W.J. Burley published The Schoolmaster in 1977. By that time he was a well-established crime writer. Having started out with an amateur detective, Henry Pym, he'd begun to focus on a series about a cop based in Burley's native Cornwall - Charles Wycliffe, later a telly cop. Clearly he wanted to spread his wings further (in 1978 he'd venture into science fiction, an experiment he didn't repeat). So he wrote a stand-alone novel whose protagonist was a teacher - as was Burley.
The Schoolmaster is a book that juggles with the reader's expectations. At first it seems as though it may develop into a conventional inverted mystery, as introverted Arthur Milton is deserted by his wife, who goes to live with another man and takes their teenage daughter with her. Milton seems bent on revenge - but this impulse quickly fizzles out.
Then it seems that we may be dealing with a cold case story of psychological suspense as Arthur's connection with a crime of the past gradually emerges. Or is the story a whodunit? Or essentially a character study? It is a fairly short novel, but Burley kept me interested from start to finish.

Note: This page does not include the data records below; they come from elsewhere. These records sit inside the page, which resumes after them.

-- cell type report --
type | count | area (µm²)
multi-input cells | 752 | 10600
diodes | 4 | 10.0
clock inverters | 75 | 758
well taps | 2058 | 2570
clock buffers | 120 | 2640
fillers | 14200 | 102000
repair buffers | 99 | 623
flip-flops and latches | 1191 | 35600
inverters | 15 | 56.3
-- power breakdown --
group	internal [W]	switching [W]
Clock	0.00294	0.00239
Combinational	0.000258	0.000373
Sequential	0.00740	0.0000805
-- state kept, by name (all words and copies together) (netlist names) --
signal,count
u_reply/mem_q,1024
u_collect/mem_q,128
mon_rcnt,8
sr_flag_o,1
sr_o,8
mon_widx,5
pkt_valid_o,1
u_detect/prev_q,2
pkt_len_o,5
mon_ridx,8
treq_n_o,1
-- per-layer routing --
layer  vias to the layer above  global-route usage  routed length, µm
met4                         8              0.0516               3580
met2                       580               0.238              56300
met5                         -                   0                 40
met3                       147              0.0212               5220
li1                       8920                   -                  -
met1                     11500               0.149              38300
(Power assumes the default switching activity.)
--- src/rtl/sync_sel_pkg.sv ---
package sync_sel_pkg;
    typedef struct packed {
        logic act;
        logic pol;
    } sync_stat_t;
endpackage

--- src/rtl/sync_monitor.sv ---
module sync_monitor
    import sync_sel_pkg::*;
#(
    parameter int CW = 12
) (
    input  logic          clk,
    input  logic          rst_n,
    input  logic          raw,
    input  logic [CW-1:0] win_len,
    output logic          lvl,
    output sync_stat_t    stat
);
    localparam logic [CW-1:0] RUN_MAX = '1;

    typedef struct packed {
        logic          s1;
        logic          s2;
        logic          prev;
        logic [CW-1:0] cnt;
        logic [CW-1:0] run;
        logic [CW-1:0] hi_len;
        logic [CW-1:0] lo_len;
        logic          hi_ok;
        logic          lo_ok;
        logic [1:0]    edges;
        logic          act;
        logic          pol;
    } mon_t;

    mon_t q, d;
    logic edge_seen;
    logic win_end;
    logic [1:0] edges_now;

    always_comb begin
        d = q;
        d.s1   = raw;
        d.s2   = q.s1;
        d.prev = q.s2;
        edge_seen = (q.s2 != q.prev);
        win_end   = (q.cnt == win_len);
        d.cnt     = win_end ? '0 : q.cnt + 1'b1;

        if (edge_seen) begin
            d.run = {{(CW-1){1'b0}}, 1'b1};
            if (q.prev) begin
                d.hi_len = q.run;
                d.hi_ok  = 1'b1;
            end else begin
                d.lo_len = q.run;
                d.lo_ok  = 1'b1;
            end
        end else if (q.run != RUN_MAX) begin
            d.run = q.run + 1'b1;
        end

        edges_now = (edge_seen && q.edges != 2'd2) ? q.edges + 2'd1 : q.edges;
        d.edges   = win_end ? 2'd0 : edges_now;

        if (win_end) begin
            d.act = (edges_now == 2'd2);
            if (edges_now == 2'd2 && q.hi_ok && q.lo_ok)
                d.pol = (q.hi_len < q.lo_len);
        end
    end

    always_ff @(posedge clk or negedge rst_n) begin
        if (!rst_n) q <= '0;
        else        q <= d;
    end

    assign lvl      = q.s2;
    assign stat.act = q.act;
    assign stat.pol = q.pol;

    AST_QUIET_INACTIVE: assert property (@(posedge clk) disable iff (!rst_n)
        win_end && edges_now != 2'd2 |=> !stat.act);
    AST_STATUS_AT_WINDOW: assert property (@(posedge clk) disable iff (!rst_n)
        !win_end |=> $stable(stat.act) && $stable(stat.pol));
endmodule

--- src/rtl/chan_pick.sv ---
module chan_pick (
    input  logic [1:0] act,
    input  logic       ovr,
    input  logic       pick,
    input  logic       cur,
    output logic       nxt
);
    always_comb begin
        if (ovr)          nxt = pick;
        else if (act[0])  nxt = 1'b0;
        else if (act[1])  nxt = 1'b1;
        else              nxt = cur;
    end
endmodule

--- src/rtl/sync_select.sv ---
module sync_select
    import sync_sel_pkg::*;
#(
    parameter int CW = 12
) (
    input  logic          clk,
    input  logic          rst_n,
    input  logic [1:0]    hs_raw,
    input  logic [1:0]    vs_raw,
    input  logic [1:0]    sog_raw,
    input  logic [CW-1:0] win_len,
    input  logic          hs_src_ovr,
    input  logic          hs_src_pick,
    input  logic          vs_pol_ovr,
    input  logic          vs_pol_val,
    output logic [1:0]    hs_active,
    output logic [1:0]    hs_polarity,
    output logic [1:0]    vs_active,
    output logic [1:0]    vs_polarity,
    output logic [1:0]    sog_active,
    output logic [1:0]    sog_polarity,
    output logic          hs_chan,
    output logic          vs_chan,
    output logic          hs_norm,
    output logic          vs_norm
);
    localparam int NCH = 2;

    typedef struct packed {
        logic hs_chan;
        logic vs_chan;
        logic hs_norm;
        logic vs_norm;
    } sel_t;

    sync_stat_t hs_st  [NCH];
    sync_stat_t vs_st  [NCH];
    sync_stat_t sog_st [NCH];
    logic [NCH-1:0] hs_lvl;
    logic [NCH-1:0] vs_lvl;
    logic [NCH-1:0] sog_lvl_unused;

    for (genvar ch = 0; ch < NCH; ch++) begin : g_ch
        sync_monitor #(.CW(CW)) u_hs (
            .clk(clk), .rst_n(rst_n), .raw(hs_raw[ch]), .win_len(win_len),
            .lvl(hs_lvl[ch]), .stat(hs_st[ch]));
        sync_monitor #(.CW(CW)) u_vs (
            .clk(clk), .rst_n(rst_n), .raw(vs_raw[ch]), .win_len(win_len),
            .lvl(vs_lvl[ch]), .stat(vs_st[ch]));
        sync_monitor #(.CW(CW)) u_sog (
            .clk(clk), .rst_n(rst_n), .raw(sog_raw[ch]), .win_len(win_len),
            .lvl(sog_lvl_unused[ch]), .stat(sog_st[ch]));

        assign hs_active[ch]    = hs_st[ch].act;
        assign hs_polarity[ch]  = hs_st[ch].pol;
        assign vs_active[ch]    = vs_st[ch].act;
        assign vs_polarity[ch]  = vs_st[ch].pol;
        assign sog_active[ch]   = sog_st[ch].act;
        assign sog_polarity[ch] = sog_st[ch].pol;
    end

    sel_t q, d;
    logic hs_nxt, vs_nxt;
    logic hs_eff_pol, vs_eff_pol;

    chan_pick u_hs_pick (
        .act(hs_active), .ovr(hs_src_ovr), .pick(hs_src_pick),
        .cur(q.hs_chan), .nxt(hs_nxt));
    chan_pick u_vs_pick (
        .act(vs_active), .ovr(1'b0), .pick(1'b0),
        .cur(q.vs_chan), .nxt(vs_nxt));

    always_comb begin
        d = q;
        hs_eff_pol = hs_polarity[q.hs_chan];
        vs_eff_pol = vs_pol_ovr ? vs_pol_val : vs_polarity[q.vs_chan];
        d.hs_chan  = hs_nxt;
        d.vs_chan  = vs_nxt;
        d.hs_norm  = hs_lvl[q.hs_chan] ^ ~hs_eff_pol;
        d.vs_norm  = vs_lvl[q.vs_chan] ^ ~vs_eff_pol;
    end

    always_ff @(posedge clk or negedge rst_n) begin
        if (!rst_n) q <= '0;
        else        q <= d;
    end

    assign hs_chan = q.hs_chan;
    assign vs_chan = q.vs_chan;
    assign hs_norm = q.hs_norm;
    assign vs_norm = q.vs_norm;

    AST_HS_OVERRIDE: assert property (@(posedge clk) disable iff (!rst_n)
        hs_src_ovr |=> hs_chan == $past(hs_src_pick));
    AST_AUTO_PREFER0: assert property (@(posedge clk) disable iff (!rst_n)
        !hs_src_ovr && hs_active[0] |=> !hs_chan);
    AST_AUTO_ONLY1: assert property (@(posedge clk) disable iff (!rst_n)
        !hs_src_ovr && hs_active == 2'b10 |=> hs_chan);
    AST_HOLD_IDLE: assert property (@(posedge clk) disable iff (!rst_n)
        !hs_src_ovr && hs_active == 2'b00 |=> $stable(hs_chan));
    AST_VS_HOLD_IDLE: assert property (@(posedge clk) disable iff (!rst_n)
        vs_active == 2'b00 |=> $stable(vs_chan));
endmodule
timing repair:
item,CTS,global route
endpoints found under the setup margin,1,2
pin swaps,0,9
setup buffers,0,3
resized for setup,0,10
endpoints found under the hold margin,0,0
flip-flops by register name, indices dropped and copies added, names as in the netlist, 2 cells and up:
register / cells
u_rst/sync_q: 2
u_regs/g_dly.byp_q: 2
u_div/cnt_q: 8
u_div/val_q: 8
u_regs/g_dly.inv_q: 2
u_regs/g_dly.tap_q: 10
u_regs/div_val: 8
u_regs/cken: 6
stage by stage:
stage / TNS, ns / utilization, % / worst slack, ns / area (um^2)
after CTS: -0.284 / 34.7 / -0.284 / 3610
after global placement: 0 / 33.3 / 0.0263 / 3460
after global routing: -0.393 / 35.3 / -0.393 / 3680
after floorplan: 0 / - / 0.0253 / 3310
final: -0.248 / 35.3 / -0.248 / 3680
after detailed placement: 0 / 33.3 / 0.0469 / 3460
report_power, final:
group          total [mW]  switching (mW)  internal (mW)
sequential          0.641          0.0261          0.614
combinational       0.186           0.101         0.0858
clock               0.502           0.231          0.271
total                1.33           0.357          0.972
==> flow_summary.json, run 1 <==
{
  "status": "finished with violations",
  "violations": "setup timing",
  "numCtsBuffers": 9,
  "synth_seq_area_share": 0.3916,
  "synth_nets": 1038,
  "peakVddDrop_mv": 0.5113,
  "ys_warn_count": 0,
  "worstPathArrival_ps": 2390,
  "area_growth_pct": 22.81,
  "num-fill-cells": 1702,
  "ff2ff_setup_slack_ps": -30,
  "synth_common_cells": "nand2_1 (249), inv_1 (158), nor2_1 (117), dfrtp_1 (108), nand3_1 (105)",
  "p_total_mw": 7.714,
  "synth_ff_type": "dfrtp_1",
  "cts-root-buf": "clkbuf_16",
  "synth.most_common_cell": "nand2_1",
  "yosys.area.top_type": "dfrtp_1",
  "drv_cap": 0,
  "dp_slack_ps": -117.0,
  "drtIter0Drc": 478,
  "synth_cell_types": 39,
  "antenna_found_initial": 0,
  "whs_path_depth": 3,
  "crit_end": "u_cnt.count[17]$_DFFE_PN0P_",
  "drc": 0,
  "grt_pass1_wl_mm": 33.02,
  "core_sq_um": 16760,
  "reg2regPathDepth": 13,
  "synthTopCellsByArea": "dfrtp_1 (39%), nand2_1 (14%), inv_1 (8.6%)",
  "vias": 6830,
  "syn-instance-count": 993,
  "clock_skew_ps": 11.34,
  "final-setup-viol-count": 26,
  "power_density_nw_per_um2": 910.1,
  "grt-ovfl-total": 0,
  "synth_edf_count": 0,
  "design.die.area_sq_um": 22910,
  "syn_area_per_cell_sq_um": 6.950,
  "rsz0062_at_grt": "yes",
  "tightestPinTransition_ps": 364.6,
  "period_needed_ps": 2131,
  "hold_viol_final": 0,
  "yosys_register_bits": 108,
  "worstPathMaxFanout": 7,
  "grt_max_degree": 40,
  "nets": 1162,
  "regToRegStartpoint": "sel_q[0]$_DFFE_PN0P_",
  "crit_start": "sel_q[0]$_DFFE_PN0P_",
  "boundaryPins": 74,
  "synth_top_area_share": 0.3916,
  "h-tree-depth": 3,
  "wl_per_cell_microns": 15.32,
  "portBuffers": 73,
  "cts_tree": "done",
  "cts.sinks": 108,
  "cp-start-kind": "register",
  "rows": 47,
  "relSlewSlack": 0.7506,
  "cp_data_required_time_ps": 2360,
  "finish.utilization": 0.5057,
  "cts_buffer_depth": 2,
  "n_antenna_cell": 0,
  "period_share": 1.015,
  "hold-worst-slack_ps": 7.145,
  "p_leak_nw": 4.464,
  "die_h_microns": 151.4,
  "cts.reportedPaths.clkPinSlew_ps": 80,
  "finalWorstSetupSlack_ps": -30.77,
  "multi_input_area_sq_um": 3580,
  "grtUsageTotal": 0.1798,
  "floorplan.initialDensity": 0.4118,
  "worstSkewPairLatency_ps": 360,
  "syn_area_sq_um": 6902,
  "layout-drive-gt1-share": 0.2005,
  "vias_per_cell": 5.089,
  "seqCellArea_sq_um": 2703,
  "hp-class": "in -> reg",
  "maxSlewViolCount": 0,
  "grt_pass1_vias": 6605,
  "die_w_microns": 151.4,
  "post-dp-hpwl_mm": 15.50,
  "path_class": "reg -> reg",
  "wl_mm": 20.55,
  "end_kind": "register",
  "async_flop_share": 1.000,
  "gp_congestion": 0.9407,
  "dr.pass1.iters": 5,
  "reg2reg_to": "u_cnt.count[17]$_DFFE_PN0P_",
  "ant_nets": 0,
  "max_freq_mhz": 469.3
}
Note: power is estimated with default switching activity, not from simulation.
--- config.mk ---
export PLATFORM = sky130hd
export DESIGN_NAME = sync_merge_ilas
export DESIGN_NICKNAME = d
export VERILOG_FILES = /design/src/rtl/sync_merge_pkg.sv /design/src/rtl/sync_cell.sv /design/src/rtl/sync_combine.sv /design/src/rtl/ilas_ctrl.sv /design/src/rtl/sync_merge_ilas.sv
export SDC_FILE = /design/constraint.sdc
export NUM_CORES = 1
export LEC_CHECK = 0
export BUFFER_PORTS_ARGS = -buffer_cell sky130_fd_sc_hd__buf_2
export CORE_MARGIN = 2
export CORE_UTILIZATION = 53
export DETAILED_ROUTE_END_ITERATION = 12
export PLACE_DENSITY = 0.9
export SYNTH_ARGS = -nofsm -noshare
export SYNTH_HDL_FRONTEND = slang
export SYNTH_SLANG_ARGS = --single-unit
--- constraint.sdc ---
create_clock -name clk -period 3.3 [get_ports clk]
set_input_delay 0.33 -clock clk [delete_from_list [all_inputs] [get_ports clk]]
set_output_delay 0.33 -clock clk [all_outputs]
set_load 0.005 [all_outputs]
--- src/rtl/sync_merge_pkg.sv ---
package sync_merge_pkg;

  typedef enum logic [1:0] {
    ST_REQ  = 2'd0,
    ST_WAIT = 2'd1,
    ST_DATA = 2'd2
  } link_st_t;

endpackage

--- src/rtl/sync_cell.sv ---
module sync_cell (
  input  logic clk,
  input  logic rst_n,
  input  logic d_n,
  output logic q_n
);

  logic meta_q;

  // Both stages reset to 0, so reset reads as an active request
  always_ff @(posedge clk or negedge rst_n) begin
    if (!rst_n) begin
      meta_q <= 1'b0;
      q_n    <= 1'b0;
    end else begin
      meta_q <= d_n;
      q_n    <= meta_q;
    end
  end

endmodule

--- src/rtl/sync_combine.sv ---
module sync_combine #(
  parameter int N_DEV = 4
) (
  input  logic             clk,
  input  logic             rst_n,
  input  logic [N_DEV-1:0] req_n_s,
  input  logic [N_DEV-1:0] dev_en,
  output logic             comb_n,
  output logic [N_DEV-1:0] sync_n_out
);

  // Masked-off devices read as released
  function automatic logic merge_req(input logic [N_DEV-1:0] r, input logic [N_DEV-1:0] m);
    return &(r | ~m);
  endfunction

  assign comb_n = merge_req(req_n_s, dev_en);

  // One register per device, all loaded from the same combined value
  for (genvar g = 0; g < N_DEV; g++) begin : g_fan
    always_ff @(posedge clk or negedge rst_n) begin
      if (!rst_n) sync_n_out[g] <= 1'b0;
      else        sync_n_out[g] <= comb_n;
    end
  end

endmodule

--- src/rtl/ilas_ctrl.sv ---
module ilas_ctrl
  import sync_merge_pkg::*;
#(
  parameter int N_LANES   = 4,
  parameter int MF_FRAMES = 4,
  parameter int CW        = 4
) (
  input  logic               clk,
  input  logic               rst_n,
  input  logic               comb_n,
  input  logic               err_rep_en,
  input  logic [CW-1:0]      err_len,
  output logic [N_LANES-1:0] ilas_start,
  output logic               err_rep,
  output logic               mf_first
);

  localparam int             MFW     = (MF_FRAMES > 1) ? $clog2(MF_FRAMES) : 1;
  localparam logic [MFW-1:0] MF_LAST = MFW'(MF_FRAMES - 1);
  localparam logic [CW-1:0]  RUN_MAX = {CW{1'b1}};

  link_st_t      st, st_nx;
  logic [MFW-1:0] mf_cnt;
  logic [CW-1:0]  low_run;
  logic           mf_last, ilas_fire, err_fire, resync;

  // Saturating count of consecutive low frames
  function automatic logic [CW-1:0] run_step(input logic [CW-1:0] r);
    return (r == RUN_MAX) ? r : r + 1'b1;
  endfunction

  // This low frame makes the run reach the limit
  function automatic logic run_at_limit(input logic [CW-1:0] r, input logic [CW-1:0] lim);
    return ((CW+1)'(r) + (CW+1)'(1)) >= (CW+1)'(lim);
  endfunction

  assign mf_last   = (mf_cnt == MF_LAST);
  assign mf_first  = (mf_cnt == '0);
  assign ilas_fire = (st == ST_WAIT) && comb_n && mf_last;
  assign err_fire  = (st == ST_DATA) && comb_n && (low_run != '0);
  assign resync    = !comb_n && (!err_rep_en || run_at_limit(low_run, err_len));

  always_comb begin
    st_nx = st;
    case (st)
      ST_REQ:  if (comb_n) st_nx = ST_WAIT;
      ST_WAIT: if (!comb_n) st_nx = ST_REQ;
               else if (mf_last) st_nx = ST_DATA;
      ST_DATA: if (resync) st_nx = ST_REQ;
      default: st_nx = ST_REQ;
    endcase
  end

  always_ff @(posedge clk or negedge rst_n) begin
    if (!rst_n) begin
      st      <= ST_REQ;
      mf_cnt  <= '0;
      low_run <= '0;
      err_rep <= 1'b0;
    end else begin
      st      <= st_nx;
      mf_cnt  <= mf_last ? '0 : mf_cnt + 1'b1;
      low_run <= comb_n ? '0 : run_step(low_run);
      err_rep <= err_fire;
    end
  end

  // Per-lane start registers share one next-state term
  for (genvar l = 0; l < N_LANES; l++) begin : g_lane
    always_ff @(posedge clk or negedge rst_n) begin
      if (!rst_n) ilas_start[l] <= 1'b0;
      else        ilas_start[l] <= ilas_fire;
    end
  end

endmodule

--- src/rtl/sync_merge_ilas.sv ---
module sync_merge_ilas #(
  parameter int N_DEV     = 4,
  parameter int N_LANES   = 4,
  parameter int MF_FRAMES = 4,
  parameter int CW        = 4
) (
  input  logic               clk,
  input  logic               rst_n,
  input  logic [N_DEV-1:0]   sync_n_in,
  input  logic [N_DEV-1:0]   dev_en,
  input  logic               err_rep_en,
  input  logic [CW-1:0]      err_len,
  output logic [N_DEV-1:0]   sync_n_out,
  output logic [N_LANES-1:0] ilas_start,
  output logic               err_rep
);

  logic [N_DEV-1:0] req_n_s;
  logic             comb_n;
  logic             mf_first;

  for (genvar d = 0; d < N_DEV; d++) begin : g_sync
    sync_cell u_cell (
      .clk   (clk),
      .rst_n (rst_n),
      .d_n   (sync_n_in[d]),
      .q_n   (req_n_s[d])
    );
  end

  sync_combine #(.N_DEV(N_DEV)) u_comb (
    .clk        (clk),
    .rst_n      (rst_n),
    .req_n_s    (req_n_s),
    .dev_en     (dev_en),
    .comb_n     (comb_n),
    .sync_n_out (sync_n_out)
  );

  ilas_ctrl #(.N_LANES(N_LANES), .MF_FRAMES(MF_FRAMES), .CW(CW)) u_ctrl (
    .clk        (clk),
    .rst_n      (rst_n),
    .comb_n     (comb_n),
    .err_rep_en (err_rep_en),
    .err_len    (err_len),
    .ilas_start (ilas_start),
    .err_rep    (err_rep),
    .mf_first   (mf_first)
  );

endmodule

---- After elaboration in Yosys (flattened, before gate mapping) ----
Index checks and enable logic that the tools add are counted.
Widths: inputs -> output; s select.
word-level totals
  register bits after elaboration ......... 19
  bits in latches ......................... 0
  bits in writable memories ............... 0
  memory bits (read-only) ................. 0
  bits of input ports ..................... 15
  output and inout bits ................... 9
  word-level logic and storage cells ...... 48
  memories kept ........................... 0
operators by class
  $add $sub $neg .......................... 3
  multiply operators ...................... 0
  div/mod/pow operators ................... 0
  $lt $le $gt $ge ......................... 1
  eq/ne operators ......................... 8
  shift-type cells ........................ 0
  muxes and demuxes ....................... 8
  bitwise operators ....................... 2
  reductions and logical operators ........ 12
operators by type and width
  cell                 number
  $mux 2               5
  $mux 4               2
  $pmux 2 s3           1
  $add 4x1->5 const B  1
  $ge 5x4->1           1
  $logic_and 1x1->1    5
  $add 4x1->4 const B  1
  $eq 2x2->1 const B   2
  $eq 4x4->1 const B   1
  $ne 2x2->1 const B   2
  $not 4->4            1
  $or 4x4->4           1
  $reduce_and 4->1     1
  $reduce_bool 4->1    1
  $ne 3x2->1 const B   1
  $reduce_and 3->1     1
  $add 2x1->2 const B  1
  $eq 2x1->1 const B   1
  $logic_not 1->1      2
  $logic_not 2->1      1
  $ne 2x1->1 const B   1
  $logic_or 1x1->1     1

---- Logic depth before layout (Yosys ltp) ----
  word-level depth ........................ 7
  gate-level depth with buffers ........... 7
  depth with buffers taken out ............ 7

---- Cells and area by module ----
From an unflattened synthesis, not the netlist that was laid out.
unflattened totals
  cell total of the unflattened synthesis .. 76
  area total of the unflattened synthesis .. 872.1 um2
modules (own cells, without submodules)
  module        instances  cells an instance  area each (um2)  seq. area each (um2)
  ilas_ctrl     1          59                 574.3            250.2
  sync_cell     4          2                  50.0             50.0
  sync_combine  1          9                  97.6             25.0

---- Worst setup path before layout ----
OpenSTA, ideal clock, no wires.
  kind .................................... flip-flop to flip-flop
  start point ............................. register u_ctrl.low_run[0]
  end point ............................... register u_ctrl.st[1]
  setup time .............................. 0.068 ns
  arrival time ............................ 1.515 ns
  path slack .............................. 1.718 ns
  cell stages (with the launch flop) ...... 8
  buffers on the path ..................... 0
  cells stage by stage .................... dfrtp_1 ha_1 xnor2_1 inv_1 ha_1 a211o_1 o211ai_1 a32o_1
on the way
  word-level cells in the longest chain between the ends .. 6
RTL lines
  item                               RTL line         text
  from (decl)                        ilas_ctrl.sv:24  logic [CW-1:0] low_run;
  from (signal assigned)             ilas_ctrl.sv:63  low_run <= comb_n ? '0 : run_step(low_run);
  $add 4x1->5                        ilas_ctrl.sv:34  return ((CW+1)'(r) + (CW+1)'(1)) >= (CW+1)'(lim);
  $ge 5x4->1                         ilas_ctrl.sv:34
  $logic_or 1x1->1                   ilas_ctrl.sv:41  assign resync = !comb_n && (!err_rep_en || run_at_limit(low_run, err_len));
  $logic_and 1x1->1                  ilas_ctrl.sv:41
  $ne 2x1->1 (no source line)        -
  $reduce_and 3->1 (no source line)  -
  to (signal assigned)               ilas_ctrl.sv:61  st <= st_nx;
  to (decl)                          ilas_ctrl.sv:22  link_st_t st, st_nx;
Every way passes these cells.
A chain may end at the register's enable or synchronous reset.

---- Worst setup path after layout ----
Ends and elaborated chain as after synthesis.
<file path="config.mk">
export PLATFORM = sky130hd
export DESIGN_NAME = rring_writer
export DESIGN_NICKNAME = d
export VERILOG_FILES = /design/src/rtl/rring_pkg.sv /design/src/rtl/rring_regs.sv /design/src/rtl/rring_seq.sv /design/src/rtl/rring_writer.sv
export SDC_FILE = /design/constraint.sdc
export NUM_CORES = 1
export LEC_CHECK = 0
export ABC_AREA = 1
export BUFFER_PORTS_ARGS = -buffer_cell sky130_fd_sc_hd__buf_2
export CAP_MARGIN = 20
export CELL_PAD_IN_SITES_DETAIL_PLACEMENT = 0
export CELL_PAD_IN_SITES_GLOBAL_PLACEMENT = 1
export CORE_MARGIN = 4
export CORE_UTILIZATION = 35
export CTS_BUF_LIST = sky130_fd_sc_hd__clkbuf_4 sky130_fd_sc_hd__clkbuf_8
export CTS_CLUSTER_SIZE = 30
export DETAILED_ROUTE_END_ITERATION = 10
export PLACE_DENSITY_LB_ADDON = 0.12
export REMOVE_ABC_BUFFERS = 1
export SYNTH_ARGS = -nofsm -noshare
export SYNTH_HDL_FRONTEND = slang
export SYNTH_HIERARCHICAL = 1
export SYNTH_SLANG_ARGS = --single-unit
</file>
<file path="constraint.sdc">
create_clock -name clk -period 2.15 [get_ports clk]
set_input_delay 0.3225 -clock clk [delete_from_list [all_inputs] [get_ports clk]]
set_output_delay 0.3225 -clock clk [all_outputs]
set_load 0.01 [all_outputs]
</file>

So this one gets a thumbs-up from me. My main reservation is that Arthur isn't an easy man to warm to. The urban setting is drab, deliberately so, and the same is largely true of the characterisation. I would have liked to care more about Arthur's fate and his prospects - if any - of redemption. Burley admired Simenon, and one can detect the great Belgian's influence in this story, as one can in the Wycliffe series. Burley would go on to write two more crime stand-alones, Charles and Elizabeth and the excellent The House of Care. Each has merit, each remains well worth reading.
1 comment:
How was the sf novel? Have you had the opportunity?